Preventing errors within extremely complicated technological systems is often elusive. The more complex the system, the more complex the pattern of error. But a curious thing happens in systems that are kept relatively error free: as major errors are prevented, it gets more difficult to forecast future major errors — because so few happen! In these kind of mission-critical systems the genesis profile of a major failure may be unknown because major failures are so rare.
We would not know very much about how to cure a disease if all we could study were healthy people with minor ailments. Some life-critical technological systems — like a modern passenger jet — have zero tolerance for major errors. And so we do a very good job of preventing them. But because there are so few crashes we don’t have a large body of knowledge about how they happen. A US Congressional panel investigating the FAA policy of not punishing disclosure of minor safety errors made a very keen observation about technological systems:
It said that in fields where there were few accidents, the only choice to improve safety was to gather data on “accident precursors,” minor events that could add up to catastrophe. Such events, it said, were often known only to a few airline employees.
How do you prevent major errors in a system built to successfully keep major errors to a minimum? You look for the ugly.
The safety of aircraft is so essential it is regulated in hopes that regulation can decrease errors. Error prevention enforced by legal penalties presents a problem, though: severe penalties discourages disclosure of problems early enough to be remedied. To counter that human tendency, the US FAA has generally allowed airlines to admit errors they find without punishing them.
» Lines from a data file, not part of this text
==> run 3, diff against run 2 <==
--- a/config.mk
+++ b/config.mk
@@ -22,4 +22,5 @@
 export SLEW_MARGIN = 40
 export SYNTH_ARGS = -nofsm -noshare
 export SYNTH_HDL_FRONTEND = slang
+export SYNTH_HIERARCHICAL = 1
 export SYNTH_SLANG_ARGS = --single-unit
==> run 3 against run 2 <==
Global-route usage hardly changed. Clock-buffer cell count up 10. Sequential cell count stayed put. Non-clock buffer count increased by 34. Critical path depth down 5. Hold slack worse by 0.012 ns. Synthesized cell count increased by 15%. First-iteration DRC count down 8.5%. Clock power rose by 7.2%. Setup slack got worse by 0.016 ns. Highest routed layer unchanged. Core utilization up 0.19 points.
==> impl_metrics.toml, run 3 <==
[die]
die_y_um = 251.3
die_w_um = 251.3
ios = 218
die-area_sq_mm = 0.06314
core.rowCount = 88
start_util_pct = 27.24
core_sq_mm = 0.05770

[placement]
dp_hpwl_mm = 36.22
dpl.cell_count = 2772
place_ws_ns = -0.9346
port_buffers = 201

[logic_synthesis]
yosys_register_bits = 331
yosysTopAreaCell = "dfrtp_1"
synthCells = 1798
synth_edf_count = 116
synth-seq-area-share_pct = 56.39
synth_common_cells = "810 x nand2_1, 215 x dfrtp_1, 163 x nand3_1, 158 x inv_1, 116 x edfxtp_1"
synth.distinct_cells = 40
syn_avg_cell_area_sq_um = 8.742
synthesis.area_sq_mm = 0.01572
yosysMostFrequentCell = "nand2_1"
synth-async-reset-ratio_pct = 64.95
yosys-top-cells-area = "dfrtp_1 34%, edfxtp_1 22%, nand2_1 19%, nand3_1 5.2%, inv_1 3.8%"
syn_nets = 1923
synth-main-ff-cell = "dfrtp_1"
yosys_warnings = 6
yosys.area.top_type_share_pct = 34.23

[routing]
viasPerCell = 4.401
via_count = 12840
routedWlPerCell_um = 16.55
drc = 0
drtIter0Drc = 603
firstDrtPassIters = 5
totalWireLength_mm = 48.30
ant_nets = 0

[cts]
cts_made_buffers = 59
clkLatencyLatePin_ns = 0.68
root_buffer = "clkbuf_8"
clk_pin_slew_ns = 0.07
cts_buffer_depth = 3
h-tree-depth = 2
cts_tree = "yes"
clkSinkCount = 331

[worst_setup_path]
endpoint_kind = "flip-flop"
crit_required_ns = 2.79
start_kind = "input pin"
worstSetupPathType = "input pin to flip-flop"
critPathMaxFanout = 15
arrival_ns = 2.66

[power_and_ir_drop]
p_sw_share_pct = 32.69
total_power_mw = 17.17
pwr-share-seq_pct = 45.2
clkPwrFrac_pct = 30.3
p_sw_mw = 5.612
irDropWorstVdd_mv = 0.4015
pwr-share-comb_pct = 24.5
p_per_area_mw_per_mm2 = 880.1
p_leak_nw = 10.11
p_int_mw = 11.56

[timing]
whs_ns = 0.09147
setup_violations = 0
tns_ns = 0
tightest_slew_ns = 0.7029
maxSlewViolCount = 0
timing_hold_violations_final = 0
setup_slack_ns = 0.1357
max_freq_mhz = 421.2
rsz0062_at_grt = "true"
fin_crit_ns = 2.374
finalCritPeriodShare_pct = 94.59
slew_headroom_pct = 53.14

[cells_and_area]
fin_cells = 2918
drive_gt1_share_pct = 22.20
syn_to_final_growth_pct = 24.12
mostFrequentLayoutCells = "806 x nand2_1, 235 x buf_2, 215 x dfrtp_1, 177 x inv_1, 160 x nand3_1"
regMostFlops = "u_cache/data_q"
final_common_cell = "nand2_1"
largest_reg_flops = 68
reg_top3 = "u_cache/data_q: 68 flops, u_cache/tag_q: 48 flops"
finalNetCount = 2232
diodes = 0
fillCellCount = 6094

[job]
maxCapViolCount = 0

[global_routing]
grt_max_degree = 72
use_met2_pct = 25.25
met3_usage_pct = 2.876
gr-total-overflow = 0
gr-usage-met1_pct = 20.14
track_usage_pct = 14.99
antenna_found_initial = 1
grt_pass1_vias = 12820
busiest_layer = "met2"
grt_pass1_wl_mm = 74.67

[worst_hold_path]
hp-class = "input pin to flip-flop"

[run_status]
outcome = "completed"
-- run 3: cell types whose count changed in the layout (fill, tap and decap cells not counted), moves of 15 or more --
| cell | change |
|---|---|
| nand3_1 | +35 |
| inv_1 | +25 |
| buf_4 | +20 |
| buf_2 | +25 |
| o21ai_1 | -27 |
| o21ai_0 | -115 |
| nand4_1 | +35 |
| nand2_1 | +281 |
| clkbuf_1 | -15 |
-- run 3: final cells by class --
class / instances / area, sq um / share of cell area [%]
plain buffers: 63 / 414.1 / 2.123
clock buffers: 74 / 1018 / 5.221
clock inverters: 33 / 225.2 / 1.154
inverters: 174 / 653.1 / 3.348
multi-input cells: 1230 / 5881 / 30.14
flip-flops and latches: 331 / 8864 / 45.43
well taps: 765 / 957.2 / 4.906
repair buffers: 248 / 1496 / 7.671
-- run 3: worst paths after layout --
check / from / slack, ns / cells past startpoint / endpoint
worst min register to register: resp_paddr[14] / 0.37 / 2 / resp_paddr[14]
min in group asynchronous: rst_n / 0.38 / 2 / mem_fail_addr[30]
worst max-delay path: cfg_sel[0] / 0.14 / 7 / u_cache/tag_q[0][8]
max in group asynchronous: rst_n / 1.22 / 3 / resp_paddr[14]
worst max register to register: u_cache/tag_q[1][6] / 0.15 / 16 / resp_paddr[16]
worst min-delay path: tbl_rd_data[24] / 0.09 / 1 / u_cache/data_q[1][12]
## config.mk

```make
export PLATFORM = sky130hd
export DESIGN_NAME = addr_fabric
export DESIGN_NICKNAME = d
export VERILOG_FILES = /design/src/rtl/addr_fabric_pkg.sv /design/src/rtl/addr_region_dec.sv /design/src/rtl/addr_rdata_mux.sv /design/src/rtl/vid_stub_regs.sv /design/src/rtl/addr_fabric.sv
export SDC_FILE = /design/constraint.sdc
export NUM_CORES = 1
export LEC_CHECK = 0
export ABC_AREA = 1
export BUFFER_PORTS_ARGS = -buffer_cell sky130_fd_sc_hd__buf_2
export CAP_MARGIN = 15
export CORE_MARGIN = 3
export CORE_UTILIZATION = 36
export DETAILED_ROUTE_END_ITERATION = 10
export HOLD_SLACK_MARGIN = 0.06
export PLACE_DENSITY = 0.55
export SETUP_SLACK_MARGIN = 0.3
export SYNTH_ARGS = -nofsm -noshare
export SYNTH_HDL_FRONTEND = slang
export SYNTH_HIERARCHICAL = 1
export SYNTH_SLANG_ARGS = --single-unit
```

## constraint.sdc

```tcl
create_clock -name clk -period 3.02 [get_ports clk]
set_input_delay 0.906 -clock clk [delete_from_list [all_inputs] [get_ports clk]]
set_output_delay 0.906 -clock clk [all_outputs]
set_load 0.03 [all_outputs]
```
<file path="src/rtl/dram_seq_pkg.sv">
// Shared command encodings, device kinds and step descriptor for the
// power-up sequencer. Assumes a 32-bit command word with the rank field
// at bits [21:20].
package dram_seq_pkg;

    typedef enum logic [1:0] {
        DK_DDR3   = 2'd0,
        DK_LPDDR2 = 2'd1,
        DK_LPDDR3 = 2'd2,
        DK_LP3ALT = 2'd3
    } dram_kind_e;

    localparam logic [3:0] OP_DESEL = 4'd1;
    localparam logic [3:0] OP_PREA  = 4'd2;
    localparam logic [3:0] OP_MRS   = 4'd3;
    localparam logic [3:0] OP_ZQCL  = 4'd4;

    localparam int STEP_W     = 3;
    localparam int MAX_GAP_US = 10;
    localparam int DDR3_VAL_W = 13;

    typedef struct packed {
        logic [31:0] word;
        logic [3:0]  gap_us;
        logic        last;
    } step_t;

    // Word for a DDR3-style command: bank in [19:17], value in [16:4].
    function automatic logic [31:0] ddr3_word(input logic [3:0] op,
                                              input logic [2:0] bank,
                                              input logic [DDR3_VAL_W-1:0] val);
        return {1'b1, 9'd0, 2'b11, bank, val, op};
    endfunction

    // Word for a low-power mode write: address in [19:12], operand in [11:4].
    function automatic logic [31:0] lp_word(input logic [7:0] ma,
                                            input logic [7:0] opnd);
        return {1'b1, 9'd0, 2'b11, ma, opnd, OP_MRS};
    endfunction

endpackage

</file>
<file path="src/rtl/dram_seq_timer.sv">
// Down-counting interval timer. A load sets the count; it then falls by
// one per cycle until zero. Assumes the loaded value fits CNT_W bits.
module dram_seq_timer #(
    parameter int CNT_W = 8
) (
    input  logic             clk,
    input  logic             rst_n,
    input  logic             load_i,
    input  logic [CNT_W-1:0] load_val_i,
    output logic             expired_o
);

    logic [CNT_W-1:0] cnt_q;

    // Count register: load, decrement, or hold at zero.
    always_ff @(posedge clk) begin
        if (!rst_n)
            cnt_q <= '0;
        else if (load_i)
            cnt_q <= load_val_i;
        else if (cnt_q != '0)
            cnt_q <= cnt_q - 1'b1;
    end

    assign expired_o = (cnt_q == '0);


    stays_expired_chk: assert property (@(posedge clk) disable iff (!rst_n)
        (expired_o && !load_i) |=> expired_o);

endmodule

</file>
<file path="src/rtl/dram_seq_rom.sv">
// Step table: maps device kind and step index to a command word, its
// settle gap in microseconds, and an end-of-list flag. Purely combinational.
// Assumes the mode-register inputs are stable during a sequence.
module dram_seq_rom
    import dram_seq_pkg::*;
#(
    parameter int MR_W = 13
) (
    input  dram_kind_e        kind_i,
    input  logic [STEP_W-1:0] idx_i,
    input  logic [MR_W-1:0]   mr0_i,
    input  logic [MR_W-1:0]   mr1_i,
    input  logic [MR_W-1:0]   mr2_i,
    input  logic [MR_W-1:0]   mr3_i,
    input  logic [7:0]        mr11_i,
    output step_t             step_o
);

    localparam logic [DDR3_VAL_W-1:0] DLL_RST = DDR3_VAL_W'(13'h100);

    logic [DDR3_VAL_W-1:0] v0, v1, v2, v3;
    logic                  lp3;

    // Fit the register inputs to the DDR3 value field.
    always_comb begin
        v0 = DDR3_VAL_W'(mr0_i);
        v1 = DDR3_VAL_W'(mr1_i);
        v2 = DDR3_VAL_W'(mr2_i);
        v3 = DDR3_VAL_W'(mr3_i);
    end

    assign lp3 = kind_i[1];

    // Select the descriptor for the current step.
    always_comb begin
        step_o = '{word: 32'd0, gap_us: 4'd0, last: 1'b1};
        if (kind_i == DK_DDR3) begin
            case (idx_i)
                3'd0: step_o = '{ddr3_word(OP_DESEL, 3'd0, '0), 4'd1, 1'b0};
                3'd1: step_o = '{ddr3_word(OP_PREA,  3'd0, '0), 4'd0, 1'b0};
                3'd2: step_o = '{ddr3_word(OP_MRS,   3'd2, v2), 4'd0, 1'b0};
                3'd3: step_o = '{ddr3_word(OP_MRS,   3'd3, v3), 4'd0, 1'b0};
                3'd4: step_o = '{ddr3_word(OP_MRS,   3'd1, v1), 4'd0, 1'b0};
                3'd5: step_o = '{ddr3_word(OP_MRS,   3'd0, v0 | DLL_RST), 4'd0, 1'b0};
                3'd6: step_o = '{ddr3_word(OP_ZQCL,  3'd0, '0), 4'd0, 1'b1};
                default: step_o = '{word: 32'd0, gap_us: 4'd0, last: 1'b1};
            endcase
        end else begin
            case (idx_i)
                3'd0: step_o = '{lp_word(8'h63, 8'h00), 4'(MAX_GAP_US), 1'b0};
                3'd1: step_o = '{lp_word(8'h10, 8'hFF), 4'd1, 1'b0};
                3'd2: step_o = '{lp_word(8'h10, 8'hFF), 4'd1, 1'b0};
                3'd3: step_o = '{lp_word(8'd1, mr1_i[7:0]), 4'd0, 1'b0};
                3'd4: step_o = '{lp_word(8'd2, mr2_i[7:0]), 4'd0, 1'b0};
                3'd5: step_o = '{lp_word(8'd3, mr3_i[7:0]), 4'd0, !lp3};
                3'd6: step_o = '{lp_word(8'd11, mr11_i), 4'd0, 1'b1};
                default: step_o = '{word: 32'd0, gap_us: 4'd0, last: 1'b1};
            endcase
        end
    end

endmodule

</file>
<file path="src/rtl/dram_init_seq.sv">
// Power-up mode-register sequencer. Walks the step table for the latched
// device kind, presents each word with a one-cycle strobe, waits the
// launch interval, then the port's pending flag, then the step's settle
// gap. Assumes the port raises pending within the launch interval.
module dram_init_seq
    import dram_seq_pkg::*;
#(
    parameter int CYCLES_PER_US = 8,
    parameter int MR_W          = 13
) (
    input  logic            clk,
    input  logic            rst_n,
    input  logic            start_i,
    input  logic [1:0]      dram_type_i,
    input  logic [MR_W-1:0] mr0_i,
    input  logic [MR_W-1:0] mr1_i,
    input  logic [MR_W-1:0] mr2_i,
    input  logic [MR_W-1:0] mr3_i,
    input  logic [7:0]      mr11_i,
    input  logic            cmd_pending_i,
    output logic            cmd_wr_o,
    output logic [31:0]     cmd_word_o,
    output logic            busy_o,
    output logic            done_o
);

    localparam int CNT_W   = $clog2(MAX_GAP_US * CYCLES_PER_US + 1);
    localparam int SPACE   = CYCLES_PER_US + 2;
    localparam int SPACE_W = $clog2(SPACE + 1);

    typedef enum logic [2:0] {S_IDLE, S_ISSUE, S_LAUNCH, S_POLL, S_GAP} seq_state_e;

    seq_state_e        state_q;
    logic [STEP_W-1:0] idx_q;
    dram_kind_e        kind_q;
    logic              done_q;
    step_t             step;
    logic              tmr_load, tmr_expired, port_free, has_gap;
    logic [CNT_W-1:0]  tmr_val;

    dram_seq_rom #(.MR_W(MR_W)) u_rom (
        .kind_i (kind_q),
        .idx_i  (idx_q),
        .mr0_i  (mr0_i),
        .mr1_i  (mr1_i),
        .mr2_i  (mr2_i),
        .mr3_i  (mr3_i),
        .mr11_i (mr11_i),
        .step_o (step)
    );

    dram_seq_timer #(.CNT_W(CNT_W)) u_tmr (
        .clk        (clk),
        .rst_n      (rst_n),
        .load_i     (tmr_load),
        .load_val_i (tmr_val),
        .expired_o  (tmr_expired)
    );

    assign port_free = !cmd_pending_i;
    assign has_gap   = (step.gap_us != 4'd0);

    // Timer load: launch interval on issue, settle gap after completion.
    always_comb begin
        tmr_load = (state_q == S_ISSUE) || (state_q == S_POLL && port_free && has_gap);
        if (state_q == S_ISSUE)
            tmr_val = CNT_W'(CYCLES_PER_US - 1);
        else
            tmr_val = CNT_W'(int'(step.gap_us) * CYCLES_PER_US - 1);
    end

    // Sequencer state, step index, latched kind and done pulse.
    always_ff @(posedge clk) begin
        if (!rst_n) begin
            state_q <= S_IDLE;
            idx_q   <= '0;
            kind_q  <= DK_DDR3;
            done_q  <= 1'b0;
        end else begin
            done_q <= 1'b0;
            case (state_q)
                S_IDLE: if (start_i) begin
                    kind_q  <= dram_kind_e'(dram_type_i);
                    idx_q   <= '0;
                    state_q <= S_ISSUE;
                end
                S_ISSUE:  state_q <= S_LAUNCH;
                S_LAUNCH: if (tmr_expired) state_q <= S_POLL;
                S_POLL: if (port_free) begin
                    if (has_gap) begin
                        state_q <= S_GAP;
                    end else if (step.last) begin
                        state_q <= S_IDLE;
                        done_q  <= 1'b1;
                    end else begin
                        idx_q   <= idx_q + 1'b1;
                        state_q <= S_ISSUE;
                    end
                end
                S_GAP: if (tmr_expired) begin
                    if (step.last) begin
                        state_q <= S_IDLE;
                        done_q  <= 1'b1;
                    end else begin
                        idx_q   <= idx_q + 1'b1;
                        state_q <= S_ISSUE;
                    end
                end
                default: state_q <= S_IDLE;
            endcase
        end
    end

    assign cmd_wr_o   = (state_q == S_ISSUE);
    assign cmd_word_o = step.word;
    assign busy_o     = (state_q != S_IDLE);
    assign done_o     = done_q;

    // Cycles since the last strobe, saturating, for the spacing check.
    logic [SPACE_W-1:0] since_wr_q;
    always_ff @(posedge clk) begin
        if (!rst_n)
            since_wr_q <= '0;
        else if (cmd_wr_o)
            since_wr_q <= SPACE_W'(1);
        else if (since_wr_q != '0 && since_wr_q < SPACE_W'(SPACE))
            since_wr_q <= since_wr_q + 1'b1;
    end


    word_format_chk: assert property (@(posedge clk) disable iff (!rst_n)
        cmd_wr_o |-> (cmd_word_o[31] && cmd_word_o[21:20] == 2'b11 && cmd_word_o[30:22] == '0));


    min_spacing_chk: assert property (@(posedge clk) disable iff (!rst_n)
        (cmd_wr_o && since_wr_q != '0) |-> (since_wr_q >= SPACE_W'(SPACE)));


    done_idle_chk: assert property (@(posedge clk) disable iff (!rst_n)
        done_o |-> !busy_o);


    done_after_busy_chk: assert property (@(posedge clk) disable iff (!rst_n)
        $rose(done_o) |-> $past(busy_o));


    no_mr11_lp2_chk: assert property (@(posedge clk) disable iff (!rst_n)
        (cmd_wr_o && kind_q == DK_LPDDR2) |-> (cmd_word_o[19:12] != 8'd11));

endmodule

</file>
`src/rtl/irq_arb_pkg.sv`:
```
package irq_arb_pkg;

    typedef enum logic [0:0] {
        PH_IDLE = 1'b0,
        PH_ACK  = 1'b1
    } arb_phase_e;

    localparam logic [2:0] LVL_NONE     = 3'd0;
    localparam logic [2:0] LVL_NMI      = 3'd7;
    localparam logic [2:0] MASK_RESET   = 3'd7;
    localparam logic [7:0] AUTOVEC_BASE = 8'd24;

endpackage

```
`src/rtl/irq_level_filter.sv`:
```
module irq_level_filter #(
    parameter bit REDUCED = 1'b0
) (
    input  logic       clk,
    input  logic       rst_n,
    input  logic [2:0] raw_lvl_i,
    output logic [2:0] lvl_o
);
    import irq_arb_pkg::*;

    typedef struct packed {
        logic [2:0] smp;
        logic [2:0] stb;
    } filt_regs_t;

    filt_regs_t r_d, r_q;

    always_comb begin
        r_d     = r_q;
        r_d.smp = raw_lvl_i;
        if (raw_lvl_i == r_q.smp) begin
            r_d.stb = raw_lvl_i;
        end
    end

    always_ff @(posedge clk or negedge rst_n) begin
        if (!rst_n) begin
            r_q <= '0;
        end else begin
            r_q <= r_d;
        end
    end

    generate
        if (REDUCED) begin : g_reduced
            always_comb begin
                case (r_q.stb)
                    3'd2, 3'd5, 3'd7: lvl_o = r_q.stb;
                    default:          lvl_o = LVL_NONE;
                endcase
            end
        end else begin : g_full
            assign lvl_o = r_q.stb;
        end
    endgenerate

endmodule

```
`src/rtl/irq_priority_check.sv`:
```
module irq_priority_check (
    input  logic       eval_en_i,
    input  logic [2:0] req_lvl_i,
    input  logic [2:0] mask_i,
    output logic       grant_o
);
    import irq_arb_pkg::*;

    logic above_mask;
    logic is_nmi;

    always_comb begin
        above_mask = (req_lvl_i > mask_i);
        is_nmi     = (req_lvl_i == LVL_NMI);
        grant_o    = eval_en_i && (req_lvl_i != LVL_NONE) && (above_mask || is_nmi);
    end

endmodule

```
`src/rtl/irq_level_arbiter.sv`:
```
module irq_level_arbiter #(
    parameter int unsigned ADDR_W      = 24,
    parameter int unsigned ACK_TIMEOUT = 8,
    parameter bit          REDUCED     = 1'b0
) (
    input  logic              clk,
    input  logic              rst_n,
    input  logic [2:0]        irq_level_i,
    input  logic              insn_done_i,
    input  logic              mask_wr_i,
    input  logic [2:0]        mask_wr_data_i,
    input  logic              ack_valid_i,
    input  logic [7:0]        ack_data_i,
    output logic              take_o,
    output logic [2:0]        mask_o,
    output logic              ack_strobe_o,
    output logic [ADDR_W-1:0] ack_addr_o,
    output logic              vec_valid_o,
    output logic [7:0]        vec_num_o
);
    import irq_arb_pkg::*;

    localparam int unsigned CNT_W = $clog2(ACK_TIMEOUT + 1);
    localparam logic [CNT_W-1:0] CNT_LAST = CNT_W'(ACK_TIMEOUT - 1);
    localparam int unsigned HI_W = ADDR_W - 3;

    typedef struct packed {
        arb_phase_e       phase;
        logic [2:0]       mask;
        logic [2:0]       lvl;
        logic [CNT_W-1:0] cnt;
        logic             take;
        logic             vec_vld;
        logic [7:0]       vec;
    } arb_regs_t;

    arb_regs_t r_d, r_q;

    logic [2:0] filt_lvl;
    logic       grant;
    logic       eval_en;

    irq_level_filter #(
        .REDUCED (REDUCED)
    ) u_filter (
        .clk       (clk),
        .rst_n     (rst_n),
        .raw_lvl_i (irq_level_i),
        .lvl_o     (filt_lvl)
    );

    assign eval_en = insn_done_i && (r_q.phase == PH_IDLE);

    irq_priority_check u_prio (
        .eval_en_i (eval_en),
        .req_lvl_i (filt_lvl),
        .mask_i    (r_q.mask),
        .grant_o   (grant)
    );

    always_comb begin
        r_d         = r_q;
        r_d.take    = 1'b0;
        r_d.vec_vld = 1'b0;
        if (mask_wr_i) begin
            r_d.mask = mask_wr_data_i;
        end
        case (r_q.phase)
            PH_IDLE: begin
                if (grant) begin
                    r_d.phase = PH_ACK;
                    r_d.mask  = filt_lvl;
                    r_d.lvl   = filt_lvl;
                    r_d.cnt   = '0;
                    r_d.take  = 1'b1;
                end
            end
            PH_ACK: begin
                if (ack_valid_i) begin
                    r_d.vec     = ack_data_i;
                    r_d.vec_vld = 1'b1;
                    r_d.phase   = PH_IDLE;
                end else if (r_q.cnt == CNT_LAST) begin
                    r_d.vec     = AUTOVEC_BASE + {5'd0, r_q.lvl};
                    r_d.vec_vld = 1'b1;
                    r_d.phase   = PH_IDLE;
                end else begin
                    r_d.cnt = r_q.cnt + 1'b1;
                end
            end
            default: r_d.phase = PH_IDLE;
        endcase
    end

    always_ff @(posedge clk or negedge rst_n) begin
        if (!rst_n) begin
            r_q         <= '0;
            r_q.phase   <= PH_IDLE;
            r_q.mask    <= MASK_RESET;
        end else begin
            r_q <= r_d;
        end
    end

    always_comb begin
        take_o       = r_q.take;
        mask_o       = r_q.mask;
        ack_strobe_o = (r_q.phase == PH_ACK);
        ack_addr_o   = ack_strobe_o ? {{HI_W{1'b1}}, r_q.lvl} : '0;
        vec_valid_o  = r_q.vec_vld;
        vec_num_o    = r_q.vec;
    end

endmodule

```
`config.mk`:
```
export PLATFORM = sky130hd
export DESIGN_NAME = irq_level_arbiter
export DESIGN_NICKNAME = d
export VERILOG_FILES = /design/src/rtl/irq_arb_pkg.sv /design/src/rtl/irq_level_filter.sv /design/src/rtl/irq_priority_check.sv /design/src/rtl/irq_level_arbiter.sv
export SDC_FILE = /design/constraint.sdc
export NUM_CORES = 1
export LEC_CHECK = 0
export BUFFER_PORTS_ARGS = -buffer_cell sky130_fd_sc_hd__buf_2
export CAP_MARGIN = 0
export CELL_PAD_IN_SITES_DETAIL_PLACEMENT = 1
export CELL_PAD_IN_SITES_GLOBAL_PLACEMENT = 1
export CORE_AREA = 2 2 65 67
export DETAILED_ROUTE_END_ITERATION = 6
export DIE_AREA = 0 0 67 69
export HOLD_SLACK_MARGIN = 0.12
export PLACE_DENSITY_LB_ADDON = 0.1
export SYNTH_ARGS = -nofsm -noshare
export SYNTH_HDL_FRONTEND = slang
export SYNTH_SLANG_ARGS = --single-unit
```
`constraint.sdc`:
```
create_clock -name clk -period 5.8 [get_ports clk]
set_clock_uncertainty 0.05 [all_clocks]
set_input_delay 1.16 -clock clk [delete_from_list [all_inputs] [get_ports clk]]
set_output_delay 1.16 -clock clk [all_outputs]
set_load 0.005 [all_outputs]
```
==> results.md <==
- Total GRT Usage: 14.5%
- Synth top cells by count: 32 x buf_4, 24 x dfrtp_1, 9 x nand2_1
- RSZ-0062 raised after global routing: false
- Number of vias per cell: 4.84
- DRC: 0
- HP Class: flop to flop
- Die X: 67 um
- Worst R2R End: r_q[14]
- Non-filler cells, final: 219
- First-pass GRT wire length: 5.09 mm
- Max IR drop VDD: 0.157 mV
- Endpoint class of the critical path: output pin
- Clk sinks: 27
- Top-count cell post-synth: buf_4
- Fmax: 0.359 GHz
- Fin crit share: 48.1%
- Vias: 1061
- CP max FO: 38
- Synthesized cell area: 1490 um2
- Startpoint types: flop
- HP Start: vec_num_o[5]
- Worst EP required: 4.59 ns
- Family with the most delay on the worst path: flip-flops
- Share of layout cells above drive strength 1: 41.4%
- Fin nets: 193
- Register area share after synthesis: 45.6%
- CTS Hold Bufs: 0
- CTS Buffer Depth: 2
- Yosys cell types: 31
- Clk_lat worst skew: 0.28 ns
- Post-synth EDFFs: 0
- Largest net degree at the start of global routing: 39
- CTS Buf Count: 3
- Synth Instances: 143
- GPL Wtd Cong: 0.775
- Relative slew slack: 38.5%
- DP Cell Count: 215
- Worst EP arrival: 1.58 ns
- Syn_nets: 166
- Hold Path Depth: 1
- Routed WL: 3.12 mm
- Remaining antenna violation count after routing: 0
- Hpwl dp: 2.34 mm
- Initial antenna violation count: 0
- IO Pins: 57
- Measured slew at the worst slew-check pin: 0.922 ns
- CP Depth: 2
- Status: complete, no violations
- Vias in the first global route: 1087
- Worst reg2reg path startpoint: mask_o[2]
- Flop2flop setup slack: 3.70 ns
- Top cells by area, synth: dfrtp_1 40%, buf_4 16%, dfstp_2 5.3%
- Die H: 69 um
- Die area: 4620 um2
- Setup Viol. Count Final: 0
- Critical path's largest stage delay: 0.96 ns
- H-tree levels: 1
- Post-CTS resize count: 0
- Yosys top cell by area: dfrtp_1
- Leak pwr: 0.820 nW
- Crit-path cells: and2_1, buf_2
- Area growth syn-to-layout: 9.65%
- Flops & latches, synth: 27
- CTS tree: yes
- Total Power: 0.789 mW
- GRT overflow: 0
- FFs w/ async S/R, synth: 100%
- Synth Area per Inst: 10.4 um2
- WL/cell: 14.2 um
- Slowest library cell on the worst path: dfrtp_1
- Post CTS Setup Buffer Count: 0
- Initial DRC Count: 32
- Core footprint: 3910 um2
- Drt pass-1 iters: 3
- Cell row count: 23
- R2R depth: 7
- Inserted Diodes: 0
- Fin crit period: 2.79 ns
- Clk pin slew, worst setup/hold paths: 0.10 ns
- Hold Vio Cnt, Final: 0
- Clk root buf: clkbuf_8
- Initial Util: 38.1%
- WHS Endpoint: vec_num_o[5]
- Count of port buffers added during placement: 56
- Setup TNS: 0 ns
- Max-cap violation count: 0
- Share of the synthesized area in the top cell type: 40.3%
- WS Path Type: flop to output pin
- Dominant synthesized flop cell: dfrtp_1
- Buf/Inv on CP: 1
- PwrDens: 483 nW/um2
- YS warnings: 0
- Max-slew violations: 0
These smaller infractions are the “ugly.” By themselves they aren’t significant, but they can compound with other small “uglies.” Often times they are so minimal — perhaps a worn valve, or discolored pipe — that one can hardly call them errors. They are just precursors to something breaking down the road. Other times they are things that break without causing harm.
The general agreement in the industry is that a policy of unpunished infractions encourages quicker repairs and reduces the chances of major failures. Of course not punishing companies for safety violations rubs some people the wrong way. A recent Times article reports on the Congressional investigation into whether this policy of unpunished disclosure should continue, which issued the quote above. The Times says:
“We live in an era right now where we’re blessed with extremely safe systems,” said one panel member, William McCabe, a veteran of business aviation companies. “You can’t use forensics,” he said, because there are not enough accidents to analyze.
“You’re looking for ugly,” Mr. McCabe said. “You ask your people to look for ugly.” A successful safety system, he said, “acknowledges, recognizes and rewards people for coming forward and saying, ‘That might be one of your precursors.’ ”
Looking for ugly is a great way to describe a precursor-based error detection system. You are not really searching for failure as much as signs failure will begin. These are less like errors and more like deviations. Offcenter in an unhealthy way. For some very large systems — like airplanes, human health, ecosystems — detection of deviations is more art than science, more a matter of beauty or the lack of it.
Come to think of it, looking for ugly is how we assess our own health. I suspect looking for ugly is how we will be assessing complex systems like robots, AIs and virtual realities.